This is an optimization exercise on Yosys and OpenROAD, whose aim is a short achievable clock period and few clock cycles per item, not a production implementation.
In this exercise RTL edits were held to simulation tests only and were not proved equivalent to the original.
Power figures rest on the tool's default switching activity, not on a simulated workload.

## flow/design.v

```verilog
package mrv1_pkg;
    localparam int NUM_TW    = 4;
    localparam int TWID_W    = 2;
    localparam int DATA_W    = 32;
    localparam int RF_ADDR_W = 5;
    localparam int ITAG_W    = 3;
    localparam int IMM_W     = 16;
    localparam int CNT_W     = 16;
    typedef logic [TWID_W-1:0]    twid_t;
    typedef logic [DATA_W-1:0]    data_t;
    typedef logic [RF_ADDR_W-1:0] rf_addr_t;
    typedef logic [ITAG_W-1:0]    itag_t;
    typedef logic [IMM_W-1:0]     imm_t;
    typedef logic [CNT_W-1:0]     cnt_t;
    typedef enum logic [2:0] {
        ADD = 3'd0,
        SUB = 3'd1,
        AND = 3'd2,
        OR  = 3'd3,
        XOR = 3'd4,
        SLL = 3'd5,
        SRL = 3'd6,
        LDI = 3'd7
    } alu_op_e;
    typedef enum logic [1:0] {
        IDLE  = 2'd0,
        RUN   = 2'd1,
        STALL = 2'd2
    } issue_state_e;
    typedef struct packed {
        twid_t    twid;
        alu_op_e  op;
        rf_addr_t rd;
        rf_addr_t rs0;
        rf_addr_t rs1;
        imm_t     imm;
    } insn_t;
    typedef struct packed {
        logic     vld;
        twid_t    twid;
        alu_op_e  op;
        rf_addr_t rd;
        itag_t    itag;
        data_t    src0;
        data_t    src1;
    } exec_req_t;
    typedef struct packed {
        logic     vld;
        twid_t    twid;
        rf_addr_t rd;
        itag_t    itag;
        data_t    data;
    } retire_t;
endpackage
`timescale 1ns/1ps
module mrv1_tag_counter (
    input  logic            clk_i,
    input  logic            rst_down_w,
    input  logic            issue_i,
    input  logic            retire_i,
    output mrv1_pkg::itag_t itag_o,
    output mrv1_pkg::cnt_t  retire_cnt_o
);
    mrv1_pkg::itag_t itag_q;
    mrv1_pkg::cnt_t  cnt_q;
    always_ff @(posedge clk_i) begin
        if (rst_down_w) begin
            itag_q <= '0;
        end else if (issue_i) begin
            itag_q <= itag_q + mrv1_pkg::itag_t'(1);
        end
    end
    always_ff @(posedge clk_i) begin
        if (rst_down_w) begin
            cnt_q <= '0;
        end else if (retire_i && (cnt_q != '1)) begin
            cnt_q <= cnt_q + mrv1_pkg::cnt_t'(1);
        end
    end
    assign itag_o       = itag_q;
    assign retire_cnt_o = cnt_q;
endmodule
`timescale 1ns/1ps
module mrv1_issue_ctrl (
    input  logic                clk_i,
    input  logic                rst_down_w,
    input  logic                fetch_en_i,
    input  logic                insn_vld_i,
    input  mrv1_pkg::insn_t     insn_i,
    input  mrv1_pkg::itag_t     itag_i,
    input  logic                e_vld_i,
    input  mrv1_pkg::twid_t     e_twid_i,
    input  mrv1_pkg::rf_addr_t  e_rd_i,
    output logic                insn_rdy_o,
    output logic                accept_o,
    output logic                d_vld_o,
    output mrv1_pkg::twid_t     d_twid_o,
    output logic [7:0]          d_op_o,       
    output mrv1_pkg::rf_addr_t  d_rd_o,
    output mrv1_pkg::rf_addr_t  d_rs0_o,
    output mrv1_pkg::rf_addr_t  d_rs1_o,
    output mrv1_pkg::data_t     d_imm_o,
    output mrv1_pkg::itag_t     d_itag_o,
    output logic                d_fe0_o,      
    output logic                d_fr0_o,      
    output logic                d_fe1_o,      
    output logic                d_fr1_o       
);
    logic            d_vld_q;
    mrv1_pkg::twid_t d_twid_q;
    mrv1_pkg::rf_addr_t d_rd_q;
    logic            src_vld;
    logic [7:0]      op_oh;
    function automatic logic src_match(input logic vld, input mrv1_pkg::twid_t twid,
                                       input mrv1_pkg::rf_addr_t rd,
                                       input mrv1_pkg::twid_t in_twid,
                                       input mrv1_pkg::rf_addr_t rs);
        src_match = vld && (twid == in_twid) && (rd != '0) && (rd == rs);
    endfunction
    assign insn_rdy_o = fetch_en_i;
    assign accept_o   = insn_vld_i && fetch_en_i && !rst_down_w;
    assign src_vld = (insn_i.op != mrv1_pkg::LDI);
    always_comb begin
        op_oh = '0;
        op_oh[insn_i.op] = 1'b1;
    end
    always_ff @(posedge clk_i) begin
        d_vld_q <= accept_o;
    end
    always_ff @(posedge clk_i) begin
        d_twid_q <= insn_i.twid;
        d_op_o   <= op_oh;
        d_rd_q   <= insn_i.rd;
        d_rs0_o  <= insn_i.rs0;
        d_rs1_o  <= insn_i.rs1;
        d_imm_o  <= {{(mrv1_pkg::DATA_W-mrv1_pkg::IMM_W){insn_i.imm[mrv1_pkg::IMM_W-1]}}, insn_i.imm};
        d_itag_o <= itag_i;
        d_fe0_o  <= src_vld && src_match(d_vld_q, d_twid_q, d_rd_q, insn_i.twid, insn_i.rs0);
        d_fr0_o  <= src_vld && src_match(e_vld_i, e_twid_i, e_rd_i, insn_i.twid, insn_i.rs0);
        d_fe1_o  <= src_vld && src_match(d_vld_q, d_twid_q, d_rd_q, insn_i.twid, insn_i.rs1);
        d_fr1_o  <= src_vld && src_match(e_vld_i, e_twid_i, e_rd_i, insn_i.twid, insn_i.rs1);
    end
    assign d_vld_o  = d_vld_q;
    assign d_twid_o = d_twid_q;
    assign d_rd_o   = d_rd_q;
endmodule
`timescale 1ns/1ps
module mrv1_rf (
    input  logic               clk_i,
    input  logic               clr_i,
    input  mrv1_pkg::twid_t    rd_twid_i,
    input  mrv1_pkg::rf_addr_t rs0_addr_i,
    input  mrv1_pkg::rf_addr_t rs1_addr_i,
    input  logic               w_en_i,
    input  mrv1_pkg::twid_t    w_twid_i,
    input  mrv1_pkg::rf_addr_t w_addr_i,
    input  mrv1_pkg::data_t    w_data_i,
    output mrv1_pkg::data_t    rs0_data_o,
    output mrv1_pkg::data_t    rs1_data_o
);
    localparam int NUM_REGS = 2 ** mrv1_pkg::RF_ADDR_W;
    localparam int NUM_ENT  = mrv1_pkg::NUM_TW * NUM_REGS;
    mrv1_pkg::data_t ent_w [NUM_ENT];
    for (genvar e = 0; e < NUM_ENT; e++) begin : g_ent
        if ((e % NUM_REGS) == 0) begin : g_zero
            assign ent_w[e] = '0;
        end else begin : g_reg
            mrv1_pkg::data_t regs_q;
            always_ff @(posedge clk_i) begin
                if (clr_i) begin
                    regs_q <= '0;
                end else if (w_en_i && ({w_twid_i, w_addr_i} == e)) begin
                    regs_q <= w_data_i;
                end
            end
            assign ent_w[e] = regs_q;
        end
    end
    assign rs0_data_o = ent_w[{rd_twid_i, rs0_addr_i}];
    assign rs1_data_o = ent_w[{rd_twid_i, rs1_addr_i}];
endmodule
`timescale 1ns/1ps
module mrv1_alu (
    input  logic                clk_i,
    input  logic                rst_down_w,
    input  logic                d_vld_i,
    input  mrv1_pkg::twid_t     d_twid_i,
    input  logic [7:0]          d_op_i,
    input  mrv1_pkg::rf_addr_t  d_rd_i,
    input  mrv1_pkg::data_t     d_imm_i,
    input  mrv1_pkg::itag_t     d_itag_i,
    input  logic                d_fe0_i,
    input  logic                d_fr0_i,
    input  logic                d_fe1_i,
    input  logic                d_fr1_i,
    input  mrv1_pkg::data_t     rf_rs0_data_i,
    input  mrv1_pkg::data_t     rf_rs1_data_i,
    input  mrv1_pkg::data_t     ret_data_i,
    output mrv1_pkg::retire_t   alu_stage_o
);
    logic               e_vld_q;
    mrv1_pkg::twid_t    e_twid_q;
    logic [7:0]         e_op_q;
    mrv1_pkg::rf_addr_t e_rd_q;
    mrv1_pkg::itag_t    e_itag_q;
    mrv1_pkg::data_t    e_a_q;
    mrv1_pkg::data_t    e_b_q;
    mrv1_pkg::data_t    a_old;
    mrv1_pkg::data_t    b_old;
    mrv1_pkg::data_t    result;
    logic [4:0]         shamt;
    assign a_old = d_fr0_i ? ret_data_i : rf_rs0_data_i;
    assign b_old = d_op_i[mrv1_pkg::LDI] ? d_imm_i :
                   d_fr1_i              ? ret_data_i : rf_rs1_data_i;
    always_ff @(posedge clk_i) begin
        if (rst_down_w) begin
            e_vld_q <= 1'b0;
        end else begin
            e_vld_q <= d_vld_i;
        end
    end
    always_ff @(posedge clk_i) begin
        e_twid_q <= d_twid_i;
        e_op_q   <= d_op_i;
        e_rd_q   <= d_rd_i;
        e_itag_q <= d_itag_i;
        e_a_q    <= d_fe0_i ? result : a_old;
        e_b_q    <= d_fe1_i ? result : b_old;
    end
    assign shamt = e_b_q[4:0];
    always_comb begin
        result = ({mrv1_pkg::DATA_W{e_op_q[mrv1_pkg::ADD]}} & (e_a_q + e_b_q))
               | ({mrv1_pkg::DATA_W{e_op_q[mrv1_pkg::SUB]}} & (e_a_q - e_b_q))
               | ({mrv1_pkg::DATA_W{e_op_q[mrv1_pkg::AND]}} & (e_a_q & e_b_q))
               | ({mrv1_pkg::DATA_W{e_op_q[mrv1_pkg::OR ]}} & (e_a_q | e_b_q))
               | ({mrv1_pkg::DATA_W{e_op_q[mrv1_pkg::XOR]}} & (e_a_q ^ e_b_q))
               | ({mrv1_pkg::DATA_W{e_op_q[mrv1_pkg::SLL]}} & (e_a_q << shamt))
               | ({mrv1_pkg::DATA_W{e_op_q[mrv1_pkg::SRL]}} & (e_a_q >> shamt))
               | ({mrv1_pkg::DATA_W{e_op_q[mrv1_pkg::LDI]}} & e_b_q);
    end
    always_comb begin
        alu_stage_o.vld  = e_vld_q;
        alu_stage_o.twid = e_twid_q;
        alu_stage_o.rd   = e_rd_q;
        alu_stage_o.itag = e_itag_q;
        alu_stage_o.data = result;
    end
endmodule
`timescale 1ns/1ps
module mrv1_retire (
    input  logic               clk_i,
    input  logic               rst_down_w,
    input  mrv1_pkg::retire_t  alu_stage_i,
    output mrv1_pkg::retire_t  retire_o,
    output logic               rf_w_en_o,
    output mrv1_pkg::twid_t    rf_w_twid_o,
    output mrv1_pkg::rf_addr_t rf_w_addr_o,
    output mrv1_pkg::data_t    rf_w_data_o
);
    mrv1_pkg::retire_t ret_q;
    always_ff @(posedge clk_i) begin
        if (rst_down_w) begin
            ret_q.vld <= 1'b0;
        end else begin
            ret_q.vld <= alu_stage_i.vld;
        end
    end
    always_ff @(posedge clk_i) begin
        ret_q.twid <= alu_stage_i.twid;
        ret_q.rd   <= alu_stage_i.rd;
        ret_q.itag <= alu_stage_i.itag;
        ret_q.data <= alu_stage_i.data;
    end
    assign retire_o = ret_q;
    assign rf_w_en_o   = ret_q.vld && (ret_q.rd != '0);
    assign rf_w_twid_o = ret_q.twid;
    assign rf_w_addr_o = ret_q.rd;
    assign rf_w_data_o = ret_q.data;
endmodule
`timescale 1ns/1ps
module mrv1_core (
    input  logic              clk_i,
    input  logic              rst_down_w,
    input  logic              fetch_en_i,
    input  logic              insn_vld_i,
    input  mrv1_pkg::insn_t   insn_i,
    output logic              insn_rdy_o,
    output mrv1_pkg::retire_t retire_o,
    output mrv1_pkg::cnt_t    retire_cnt_o
);
    logic               accept_w;
    mrv1_pkg::itag_t    itag_w;
    logic               d_vld_w;
    mrv1_pkg::twid_t    d_twid_w;
    logic [7:0]         d_op_w;
    mrv1_pkg::rf_addr_t d_rd_w;
    mrv1_pkg::rf_addr_t d_rs0_w;
    mrv1_pkg::rf_addr_t d_rs1_w;
    mrv1_pkg::data_t    d_imm_w;
    mrv1_pkg::itag_t    d_itag_w;
    logic               d_fe0_w, d_fr0_w, d_fe1_w, d_fr1_w;
    mrv1_pkg::data_t    rf_rs0_data_w;
    mrv1_pkg::data_t    rf_rs1_data_w;
    mrv1_pkg::retire_t  alu_stage_w;
    logic               rf_w_en_w;
    mrv1_pkg::twid_t    rf_w_twid_w;
    mrv1_pkg::rf_addr_t rf_w_addr_w;
    mrv1_pkg::data_t    rf_w_data_w;
    logic               rf_clr_q;
    always_ff @(posedge clk_i) begin
        rf_clr_q <= rst_down_w;
    end
    mrv1_issue_ctrl issue0 (
        .clk_i      (clk_i),
        .rst_down_w (rst_down_w),
        .fetch_en_i (fetch_en_i),
        .insn_vld_i (insn_vld_i),
        .insn_i     (insn_i),
        .itag_i     (itag_w),
        .e_vld_i    (alu_stage_w.vld),
        .e_twid_i   (alu_stage_w.twid),
        .e_rd_i     (alu_stage_w.rd),
        .insn_rdy_o (insn_rdy_o),
        .accept_o   (accept_w),
        .d_vld_o    (d_vld_w),
        .d_twid_o   (d_twid_w),
        .d_op_o     (d_op_w),
        .d_rd_o     (d_rd_w),
        .d_rs0_o    (d_rs0_w),
        .d_rs1_o    (d_rs1_w),
        .d_imm_o    (d_imm_w),
        .d_itag_o   (d_itag_w),
        .d_fe0_o    (d_fe0_w),
        .d_fr0_o    (d_fr0_w),
        .d_fe1_o    (d_fe1_w),
        .d_fr1_o    (d_fr1_w)
    );
    mrv1_tag_counter tag0 (
        .clk_i        (clk_i),
        .rst_down_w   (rst_down_w),
        .issue_i      (accept_w),
        .retire_i     (retire_o.vld),
        .itag_o       (itag_w),
        .retire_cnt_o (retire_cnt_o)
    );
    mrv1_rf rf0 (
        .clk_i      (clk_i),
        .clr_i      (rf_clr_q),
        .rd_twid_i  (d_twid_w),
        .rs0_addr_i (d_rs0_w),
        .rs1_addr_i (d_rs1_w),
        .w_en_i     (rf_w_en_w),
        .w_twid_i   (rf_w_twid_w),
        .w_addr_i   (rf_w_addr_w),
        .w_data_i   (rf_w_data_w),
        .rs0_data_o (rf_rs0_data_w),
        .rs1_data_o (rf_rs1_data_w)
    );
    mrv1_alu alu0 (
        .clk_i         (clk_i),
        .rst_down_w    (rst_down_w),
        .d_vld_i       (d_vld_w),
        .d_twid_i      (d_twid_w),
        .d_op_i        (d_op_w),
        .d_rd_i        (d_rd_w),
        .d_imm_i       (d_imm_w),
        .d_itag_i      (d_itag_w),
        .d_fe0_i       (d_fe0_w),
        .d_fr0_i       (d_fr0_w),
        .d_fe1_i       (d_fe1_w),
        .d_fr1_i       (d_fr1_w),
        .rf_rs0_data_i (rf_rs0_data_w),
        .rf_rs1_data_i (rf_rs1_data_w),
        .ret_data_i    (retire_o.data),
        .alu_stage_o   (alu_stage_w)
    );
    mrv1_retire ret0 (
        .clk_i       (clk_i),
        .rst_down_w  (rst_down_w),
        .alu_stage_i (alu_stage_w),
        .retire_o    (retire_o),
        .rf_w_en_o   (rf_w_en_w),
        .rf_w_twid_o (rf_w_twid_w),
        .rf_w_addr_o (rf_w_addr_w),
        .rf_w_data_o (rf_w_data_w)
    );
endmodule
`timescale 1ns/1ps
module mrv1_top (
    input  logic        clk_i,
    input  logic        rst_down_w,
    input  logic        fetch_en_i,
    input  logic        insn_vld_i,
    input  logic [1:0]  insn_twid_i,
    input  logic [2:0]  insn_op_i,
    input  logic [4:0]  insn_rd_i,
    input  logic [4:0]  insn_rs0_i,
    input  logic [4:0]  insn_rs1_i,
    input  logic [15:0] insn_imm_i,
    output logic        insn_rdy_o,
    output logic        retire_vld_o,
    output logic [1:0]  retire_twid_o,
    output logic [4:0]  retire_rd_o,
    output logic [2:0]  retire_itag_o,
    output logic [31:0] retire_data_o,
    output logic [15:0] retire_cnt_o
);
    mrv1_pkg::insn_t   insn_w;
    mrv1_pkg::retire_t retire_w;
    always_comb begin
        insn_w.twid = insn_twid_i;
        insn_w.op   = mrv1_pkg::alu_op_e'(insn_op_i);
        insn_w.rd   = insn_rd_i;
        insn_w.rs0  = insn_rs0_i;
        insn_w.rs1  = insn_rs1_i;
        insn_w.imm  = insn_imm_i;
    end
    mrv1_core core0 (
        .clk_i        (clk_i),
        .rst_down_w   (rst_down_w),
        .fetch_en_i   (fetch_en_i),
        .insn_vld_i   (insn_vld_i),
        .insn_i       (insn_w),
        .insn_rdy_o   (insn_rdy_o),
        .retire_o     (retire_w),
        .retire_cnt_o (retire_cnt_o)
    );
    assign retire_vld_o  = retire_w.vld;
    assign retire_twid_o = retire_w.twid;
    assign retire_rd_o   = retire_w.rd;
    assign retire_itag_o = retire_w.itag;
    assign retire_data_o = retire_w.data;
endmodule
```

* **Directions for this task**:
Go through the entries and copy every line with "exercise".

* **Answer space**:
This is an optimization exercise on Yosys and OpenROAD, whose aim is a short achievable clock period and few clock cycles per item, not a production implementation.
In this exercise RTL edits were held to simulation tests only and were not proved equivalent to the original.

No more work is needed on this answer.